[TASK GOAL] All entries, exactly as written, should be output again.
──────── DATA RECORDS ────────
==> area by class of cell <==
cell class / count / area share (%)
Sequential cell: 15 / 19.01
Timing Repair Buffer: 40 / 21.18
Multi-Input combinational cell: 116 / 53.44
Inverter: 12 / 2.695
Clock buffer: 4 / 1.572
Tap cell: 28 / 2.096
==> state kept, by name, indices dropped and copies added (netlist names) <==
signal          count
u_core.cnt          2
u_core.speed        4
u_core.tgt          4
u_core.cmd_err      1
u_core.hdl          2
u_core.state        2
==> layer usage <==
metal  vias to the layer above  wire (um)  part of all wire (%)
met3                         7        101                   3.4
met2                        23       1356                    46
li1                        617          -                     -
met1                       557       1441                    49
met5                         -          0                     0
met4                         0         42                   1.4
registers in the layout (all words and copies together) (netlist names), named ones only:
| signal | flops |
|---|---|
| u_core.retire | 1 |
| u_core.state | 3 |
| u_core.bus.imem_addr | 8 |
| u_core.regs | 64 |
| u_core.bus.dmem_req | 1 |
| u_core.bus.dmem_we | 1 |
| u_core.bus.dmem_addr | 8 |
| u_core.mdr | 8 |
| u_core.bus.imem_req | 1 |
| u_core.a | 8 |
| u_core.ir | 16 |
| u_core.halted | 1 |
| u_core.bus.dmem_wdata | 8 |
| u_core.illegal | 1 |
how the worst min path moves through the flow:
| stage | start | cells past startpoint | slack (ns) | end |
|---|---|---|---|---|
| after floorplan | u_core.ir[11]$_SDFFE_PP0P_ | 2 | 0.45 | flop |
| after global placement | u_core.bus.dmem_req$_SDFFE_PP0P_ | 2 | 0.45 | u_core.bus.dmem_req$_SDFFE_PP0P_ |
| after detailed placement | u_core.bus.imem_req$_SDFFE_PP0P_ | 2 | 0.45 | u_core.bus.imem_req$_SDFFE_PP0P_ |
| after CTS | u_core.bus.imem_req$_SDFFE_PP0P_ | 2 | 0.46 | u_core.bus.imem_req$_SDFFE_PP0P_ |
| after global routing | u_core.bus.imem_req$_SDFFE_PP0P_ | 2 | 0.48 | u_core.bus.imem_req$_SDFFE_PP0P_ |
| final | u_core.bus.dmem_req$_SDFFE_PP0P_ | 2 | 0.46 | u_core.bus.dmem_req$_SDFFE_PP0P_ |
===== config.mk =====
export PLATFORM = sky130hd
export DESIGN_NAME = user_tlp_req_ctrl
export DESIGN_NICKNAME = d
export VERILOG_FILES = /design/src/rtl/user_tlp_req_ctrl.sv
export SDC_FILE = /design/constraint.sdc
export NUM_CORES = 1
export LEC_CHECK = 0
export BUFFER_PORTS_ARGS = -buffer_cell sky130_fd_sc_hd__buf_2
export CORE_MARGIN = 1
export CORE_UTILIZATION = 60
export CTS_BUF_LIST = sky130_fd_sc_hd__clkbuf_4 sky130_fd_sc_hd__clkbuf_8
export DETAILED_ROUTE_END_ITERATION = 10
export PLACE_DENSITY = 0.9
export SLEW_MARGIN = 20
export SYNTH_ARGS = -nofsm -noshare
export SYNTH_HDL_FRONTEND = slang
export SYNTH_SLANG_ARGS = --single-unit
export TNS_END_PERCENT = 10

===== constraint.sdc =====
create_clock -name user_clk -period 6.8 [get_ports user_clk]
set_input_delay 1.36 -clock user_clk [delete_from_list [all_inputs] [get_ports user_clk]]
set_output_delay 1.36 -clock user_clk [all_outputs]
set_load 0.005 [all_outputs]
────────
[COMPLETED TASK]
==> area by class of cell <==
cell class / count / area share (%)
Sequential cell: 15 / 19.01
Timing Repair Buffer: 40 / 21.18
Multi-Input combinational cell: 116 / 53.44
Inverter: 12 / 2.695
Clock buffer: 4 / 1.572
Tap cell: 28 / 2.096
==> state kept, by name, indices dropped and copies added (netlist names) <==
signal          count
u_core.cnt          2
u_core.speed        4
u_core.tgt          4
u_core.cmd_err      1
u_core.hdl          2
u_core.state        2
==> layer usage <==
metal  vias to the layer above  wire (um)  part of all wire (%)
met3                         7        101                   3.4
met2                        23       1356                    46
li1                        617          -                     -
met1                       557       1441                    49
met5                         -          0                     0
met4                         0         42                   1.4
registers in the layout (all words and copies together) (netlist names), named ones only:
| signal | flops |
|---|---|
| u_core.retire | 1 |
| u_core.state | 3 |
| u_core.bus.imem_addr | 8 |
| u_core.regs | 64 |
| u_core.bus.dmem_req | 1 |
| u_core.bus.dmem_we | 1 |
| u_core.bus.dmem_addr | 8 |
| u_core.mdr | 8 |
| u_core.bus.imem_req | 1 |
| u_core.a | 8 |
| u_core.ir | 16 |
| u_core.halted | 1 |
| u_core.bus.dmem_wdata | 8 |
| u_core.illegal | 1 |
how the worst min path moves through the flow:
| stage | start | cells past startpoint | slack (ns) | end |
|---|---|---|---|---|
| after floorplan | u_core.ir[11]$_SDFFE_PP0P_ | 2 | 0.45 | flop |
| after global placement | u_core.bus.dmem_req$_SDFFE_PP0P_ | 2 | 0.45 | u_core.bus.dmem_req$_SDFFE_PP0P_ |
| after detailed placement | u_core.bus.imem_req$_SDFFE_PP0P_ | 2 | 0.45 | u_core.bus.imem_req$_SDFFE_PP0P_ |
| after CTS | u_core.bus.imem_req$_SDFFE_PP0P_ | 2 | 0.46 | u_core.bus.imem_req$_SDFFE_PP0P_ |
| after global routing | u_core.bus.imem_req$_SDFFE_PP0P_ | 2 | 0.48 | u_core.bus.imem_req$_SDFFE_PP0P_ |
| final | u_core.bus.dmem_req$_SDFFE_PP0P_ | 2 | 0.46 | u_core.bus.dmem_req$_SDFFE_PP0P_ |
===== config.mk =====
export PLATFORM = sky130hd
export DESIGN_NAME = user_tlp_req_ctrl
export DESIGN_NICKNAME = d
export VERILOG_FILES = /design/src/rtl/user_tlp_req_ctrl.sv
export SDC_FILE = /design/constraint.sdc
export NUM_CORES = 1
export LEC_CHECK = 0
export BUFFER_PORTS_ARGS = -buffer_cell sky130_fd_sc_hd__buf_2
export CORE_MARGIN = 1
export CORE_UTILIZATION = 60
export CTS_BUF_LIST = sky130_fd_sc_hd__clkbuf_4 sky130_fd_sc_hd__clkbuf_8
export DETAILED_ROUTE_END_ITERATION = 10
export PLACE_DENSITY = 0.9
export SLEW_MARGIN = 20
export SYNTH_ARGS = -nofsm -noshare
export SYNTH_HDL_FRONTEND = slang
export SYNTH_SLANG_ARGS = --single-unit
export TNS_END_PERCENT = 10

===== constraint.sdc =====
create_clock -name user_clk -period 6.8 [get_ports user_clk]
set_input_delay 1.36 -clock user_clk [delete_from_list [all_inputs] [get_ports user_clk]]
set_output_delay 1.36 -clock user_clk [all_outputs]
set_load 0.005 [all_outputs]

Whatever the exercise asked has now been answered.